The findings of strong correlation between detection of KSHV DNA in plasma and male sex also agrees with Johnston et al. [2009], as well as the several-fold increased incidence of KS in men in Uganda. In contrast to the study by Johnston et al, we did not find significant correlations between detection of KSHV DNA in plasma and HIV infection and having multiple sex partners. Making direct comparisons of findings from this study and Johnston et al. however, is risky because we evaluated adults from a general population in Uganda, whereas Johnston et al. evaluated both healthy study volunteers and unwell persons who were attending a tertiary-level urban clinic that caters to persons with HIV infection and/or cancer.
It was found that the detection of KSHV DNA in plasma increased with increasing age in both men and women. This finding mirrors the increase in the incidence of KS with age in endemic and classic manifestations of the disease. KSHV DNA in peripheral blood might be due to KSHV reactivation due to age-related immunosenescence or immunodysregulated due to other age-related exposures, but careful studies of innate, humoral and cellular immunity to KSHV, and impact of other exposures such as parasites [Mbulaiteye et al., 2008; Fu et al., 2012], have not been performed.
A small percentage of individuals who were KSHV seronegative were KSHV DNA positive in plasma. KSHV DNA in adults who are seronegative might be due to recent acquisition of infection, or to reactivation of latent infection in individuals who have low antibody levels. The KSHV DNA quantities among these KSHV seronegative individuals were high, which suggests that the results likely represented real KSHV infection. KSHV DNA in KSHV seronegative individuals has been reported before in Uganda [Mbulaiteye et al., 2004] in the peripheral blood of children as well as their mothers. In these studies, sequence analysis performed in the K1 KSHV gene confirmed real and unique infections in the KSHV seronegative individuals. KSHV DNA was detected more frequently in children than their mothers, which is intuitive given that recent infection is more likely in children than adults. However, as infection was observed in the mothers, these results and our study suggest that KSHV transmission among adults living in KS endemic areas is not uncommon, although the mode of transmission is not clear.

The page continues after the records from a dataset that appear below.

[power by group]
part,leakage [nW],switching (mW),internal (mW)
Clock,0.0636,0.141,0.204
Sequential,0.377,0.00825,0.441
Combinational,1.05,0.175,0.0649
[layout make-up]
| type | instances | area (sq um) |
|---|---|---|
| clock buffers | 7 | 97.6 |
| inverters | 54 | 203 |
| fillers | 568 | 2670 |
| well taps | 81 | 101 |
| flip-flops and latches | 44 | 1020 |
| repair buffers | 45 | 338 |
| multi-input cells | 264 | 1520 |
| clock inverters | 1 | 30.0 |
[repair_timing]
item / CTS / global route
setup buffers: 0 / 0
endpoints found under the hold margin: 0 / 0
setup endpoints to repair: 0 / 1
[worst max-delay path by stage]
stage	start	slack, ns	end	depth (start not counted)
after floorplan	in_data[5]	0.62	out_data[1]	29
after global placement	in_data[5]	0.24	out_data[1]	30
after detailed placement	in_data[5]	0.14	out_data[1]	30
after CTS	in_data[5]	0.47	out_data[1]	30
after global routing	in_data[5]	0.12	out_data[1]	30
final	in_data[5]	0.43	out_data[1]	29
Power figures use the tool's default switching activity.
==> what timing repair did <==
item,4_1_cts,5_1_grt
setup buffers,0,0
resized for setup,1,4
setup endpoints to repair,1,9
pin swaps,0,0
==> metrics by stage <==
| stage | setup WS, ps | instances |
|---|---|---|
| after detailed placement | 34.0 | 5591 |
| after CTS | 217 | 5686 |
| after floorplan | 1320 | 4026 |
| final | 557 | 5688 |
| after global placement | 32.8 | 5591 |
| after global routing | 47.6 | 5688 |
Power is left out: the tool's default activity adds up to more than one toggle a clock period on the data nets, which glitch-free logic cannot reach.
## src/hw/rtl/lcgrid_pkg.sv

```systemverilog
// Package for the random index draw block: field widths, generator constants,
// configuration register indexes and the sequencer state type.
// No dependencies.
package lcgrid_pkg;

  localparam int STATE_W   = 31;   // generator state bits that matter
  localparam int STEP_W    = 5;    // step counter, counts up to STATE_W - 1
  localparam int RAW_SHIFT = 16;   // raw value starts at this state bit
  localparam int OUT_W     = 15;   // width of index and raw_value results
  localparam int COUNT_W   = 7;    // width of draw_count
  localparam int SEED_W    = 32;
  localparam int MOD_W     = 16;
  localparam int CFG_IDX_W = 2;

  localparam logic [STATE_W-1:0] LCG_MUL = 31'(32'd1103515245);
  localparam logic [STATE_W-1:0] LCG_ADD = 31'd12345;

  localparam logic [CFG_IDX_W-1:0] REG_SEED    = 2'd0;
  localparam logic [CFG_IDX_W-1:0] REG_MODULUS = 2'd1;

  typedef enum logic [1:0] {
    ST_IDLE,
    ST_MUL,
    ST_DIV,
    ST_EMIT
  } lcgrid_state_t;

endpackage

```

## src/hw/rtl/lcg_random_index_draw.sv

```systemverilog
// Top level of the random index draw block: bit-serial LCG step and a
// bit-serial restoring divider for the modulo reduction.
// Depends on lcgrid_pkg.
//
// Each draw runs the serial multiplier over all STATE_W state bits, then the
// serial divider over the RAW_BITS raw-value bits, then loads the output
// register once the previous result has gone or is being taken. A new request
// is taken only once the previous one has issued its last draw.
// The serial multiplier is the longest of these steps.
// Reset (rst_n low, synchronous) sets the state to 1, seed and modulus to 1,
// and empties the output register.
module lcg_random_index_draw
  import lcgrid_pkg::*;
#(
  parameter int RAW_BITS  = 15,   // 1 to 15
  parameter int MAX_DRAWS = 64    // 1 to 64
) (
  input  logic                 clk,
  input  logic                 rst_n,
  // Request channel.
  input  logic                 in_tvalid,
  output logic                 in_tready,
  input  logic [7:0]           in_tdata,   // [6:0] draw_count, [7] zero
  input  logic                 in_tuser,   // [0] reseed
  // Result channel.
  output logic                 out_tvalid,
  input  logic                 out_tready,
  output logic [31:0]          out_tdata,  // [14:0] index, [29:15] raw_value, [31:30] zero
  output logic                 out_tlast,  // last draw of the request
  // Configuration write port.
  input  logic                 cfg_we,
  input  logic [CFG_IDX_W-1:0] cfg_index,
  input  logic [SEED_W-1:0]    cfg_data
);

  lcgrid_state_t state_r, state_nxt;

  logic [SEED_W-1:0]   seed_r;
  logic [MOD_W-1:0]    modulus_r;
  logic [STATE_W-1:0]  lcg_r, lcg_nxt;        // generator state
  logic [STATE_W-1:0]  acc_r, acc_nxt;        // product accumulator
  logic [STATE_W-1:0]  mcand_r, mcand_nxt;    // multiplier constant, shifted up each step
  logic [STATE_W-1:0]  sh_r, sh_nxt;          // state bits, shifted down each step
  logic [STEP_W-1:0]   step_r, step_nxt;
  logic [RAW_BITS-1:0] quo_r, quo_nxt;        // raw value, shifted out MSB first
  logic [MOD_W-1:0]    rem_r, rem_nxt;        // partial remainder
  logic [COUNT_W-1:0]  left_r, left_nxt;      // draws still owed

  logic [OUT_W-1:0]    out_index_r, out_raw_r;
  logic                out_last_r, out_valid_r;

  logic                in_fire, out_load, mul_done, div_done;
  logic [COUNT_W-1:0]  count_sat;
  logic [STATE_W-1:0]  acc_sum;
  logic [MOD_W:0]      trial;
  logic                trial_ge;
  logic [RAW_BITS-1:0] raw_now;
  logic [OUT_W-1:0]    index_now;

  // Accepted request, with the draw count saturated to MAX_DRAWS.
  assign in_fire   = in_tvalid && in_tready;
  assign count_sat = (in_tdata[COUNT_W-1:0] > COUNT_W'(MAX_DRAWS)) ?
                     COUNT_W'(MAX_DRAWS) : in_tdata[COUNT_W-1:0];

  // One shift-add step: the product of the state and the constant builds up
  // from the low bit of the state, starting from the additive constant.
  assign acc_sum  = acc_r + (sh_r[0] ? mcand_r : '0);
  assign mul_done = (step_r == STEP_W'(STATE_W - 1));

  // One restoring division step on the raw value.
  assign trial    = {rem_r, quo_r[RAW_BITS-1]};
  assign trial_ge = (trial >= {1'b0, modulus_r});
  assign div_done = (step_r == STEP_W'(RAW_BITS - 1));

  // A zero modulus means no reduction at all.
  assign raw_now   = lcg_r[RAW_SHIFT +: RAW_BITS];
  assign index_now = (modulus_r == '0) ? OUT_W'(raw_now) : OUT_W'(rem_r[RAW_BITS-1:0]);

  // Next state.
  always_comb begin
    state_nxt = state_r;
    unique case (state_r)
      ST_IDLE: if (in_fire && count_sat != '0) state_nxt = ST_MUL;
      ST_MUL:  if (mul_done) state_nxt = ST_DIV;
      ST_DIV:  if (div_done) state_nxt = ST_EMIT;
      ST_EMIT: begin
        if (out_load) state_nxt = (left_r == COUNT_W'(1)) ? ST_IDLE : ST_MUL;
      end
      default: state_nxt = ST_IDLE;
    endcase
  end

  // Handshake outputs of the sequencer. The output register is loaded once
  // the previous result has gone or is being taken; until then the sequencer
  // waits in ST_EMIT and takes no new request.
  always_comb begin
    in_tready = 1'b0;
    out_load  = 1'b0;
    unique case (state_r)
      ST_IDLE: in_tready = 1'b1;
      ST_EMIT: out_load  = !out_valid_r || out_tready;
      default: begin
        in_tready = 1'b0;
        out_load  = 1'b0;
      end
    endcase
  end

  // Datapath next values.
  always_comb begin
    lcg_nxt   = lcg_r;
    acc_nxt   = acc_r;
    mcand_nxt = mcand_r;
    sh_nxt    = sh_r;
    step_nxt  = step_r;
    quo_nxt   = quo_r;
    rem_nxt   = rem_r;
    left_nxt  = left_r;
    // Every draw, the first one of a request included, starts a fresh
    // serial multiply from the current state, or from the seed on a reseed.
    if (in_fire) begin
      lcg_nxt   = in_tuser ? seed_r[STATE_W-1:0] : lcg_r;
      sh_nxt    = lcg_nxt;
      acc_nxt   = LCG_ADD;
      mcand_nxt = LCG_MUL;
      step_nxt  = '0;
      left_nxt  = count_sat;
    end else if (state_r == ST_MUL) begin
      acc_nxt   = acc_sum;
      sh_nxt    = sh_r >> 1;
      mcand_nxt = mcand_r << 1;
      step_nxt  = step_r + STEP_W'(1);
      if (mul_done) begin
        lcg_nxt  = acc_sum;
        quo_nxt  = acc_sum[RAW_SHIFT +: RAW_BITS];
        rem_nxt  = '0;
        step_nxt = '0;
      end
    end else if (state_r == ST_DIV) begin
      rem_nxt  = trial_ge ? MOD_W'(trial - {1'b0, modulus_r}) : MOD_W'(trial);
      quo_nxt  = quo_r << 1;
      step_nxt = step_r + STEP_W'(1);
    end else if (out_load) begin
      left_nxt  = left_r - COUNT_W'(1);
      sh_nxt    = lcg_r;
      acc_nxt   = LCG_ADD;
      mcand_nxt = LCG_MUL;
      step_nxt  = '0;
    end
  end

  always_ff @(posedge clk) begin
    if (!rst_n) begin
      state_r     <= ST_IDLE;
      seed_r      <= SEED_W'(1);
      modulus_r   <= MOD_W'(1);
      lcg_r       <= STATE_W'(1);
      left_r      <= '0;
      step_r      <= '0;
      out_valid_r <= 1'b0;
    end else begin
      state_r <= state_nxt;
      lcg_r   <= lcg_nxt;
      left_r  <= left_nxt;
      step_r  <= step_nxt;
      if (cfg_we) begin
        case (cfg_index)
          REG_SEED:    seed_r    <= cfg_data;
          REG_MODULUS: modulus_r <= cfg_data[MOD_W-1:0];
          default: ;
        endcase
      end
      if (out_load)        out_valid_r <= 1'b1;
      else if (out_tready) out_valid_r <= 1'b0;
    end
  end

  // Payload registers need no reset.
  always_ff @(posedge clk) begin
    acc_r   <= acc_nxt;
    mcand_r <= mcand_nxt;
    sh_r    <= sh_nxt;
    quo_r   <= quo_nxt;
    rem_r   <= rem_nxt;
    if (out_load) begin
      out_index_r <= index_now;
      out_raw_r   <= OUT_W'(raw_now);
      out_last_r  <= (left_r == COUNT_W'(1));
    end
  end

  assign out_tvalid = out_valid_r;
  assign out_tdata  = {2'b00, out_raw_r, out_index_r};
  assign out_tlast  = out_last_r;

  // A request with draws starts the multiplier in the next cycle.
  a_start_mul: assert property (@(posedge clk) disable iff (!rst_n)
    (in_fire && count_sat != '0) |=> (state_r == ST_MUL))
    else $error("request with draws did not start the multiplier");

  // The last draw of a request returns the sequencer to idle.
  a_last_idle: assert property (@(posedge clk) disable iff (!rst_n)
    (out_load && left_r == COUNT_W'(1)) |=> (state_r == ST_IDLE))
    else $error("sequencer not idle after last draw");

  // A reduced index never exceeds the raw value it came from.
  a_index_le_raw: assert property (@(posedge clk) disable iff (!rst_n)
    out_valid_r |-> (out_index_r <= out_raw_r))
    else $error("index larger than raw value");

  // The sequencer is only busy while draws are still owed.
  a_left_idle: assert property (@(posedge clk) disable iff (!rst_n)
    (state_r != ST_IDLE) |-> (left_r != '0))
    else $error("sequencer busy with no draws left");

  // The divider step counter stays within RAW_BITS - 1 while dividing.
  a_div_steps: assert property (@(posedge clk) disable iff (!rst_n)
    (state_r == ST_DIV) |-> (step_r <= STEP_W'(RAW_BITS - 1)))
    else $error("divider ran past its step count");

endmodule
```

Imperfect serological assays [Rabkin et al., 1998], as evidenced by the less than 100% positivity among subjects with KS and concerns about misclassification of serostatus, have tended to diminish impact of findings from serological studies. It was found that KSHV serostatus was the strongest predictor of detection of KSHV DNA in plasma is both reassuring and suggests that associations with KSHV seropositivity are valid for interpretation as markers KSHV infection, as indicated by detection of KSHV DNA in plasma. This study has some limitations. These include that not all samples selected were tested by PCR. Some samples from some subjects were exhausted, while samples from other subjects could not be traced. This reduced the effective sample size of the study. This limitation probably did not bias the associations because no differences were noted in subjects who were tested by PCR versus those who were selected but not tested. Another limitation is lack of complete knowledge of the health status of the persons in the cohort, other than sexually transmitted diseases. Even so, the subjects are likely to have been healthier than is normally found in hospital-based studies. The strengths of this study include using a large nationally-representative population-based sample with detailed demographical data from all regions in Uganda. This allowed us to provide a reasonable estimate of KSHV DNA prevalence in plasma and to investigate the association of KSHV DNA detection in relation to known risk factors for KS.
To summarize, detection of KSHV DNA in plasma was significantly associated with male sex, residing in a rural areas, and with having KSHV antibodies. These results suggest that KSHV DNA in plasma is common in the general population in Uganda, where KS is endemic, and detection is linked to male sex and rural residence, which are risk factors for KS.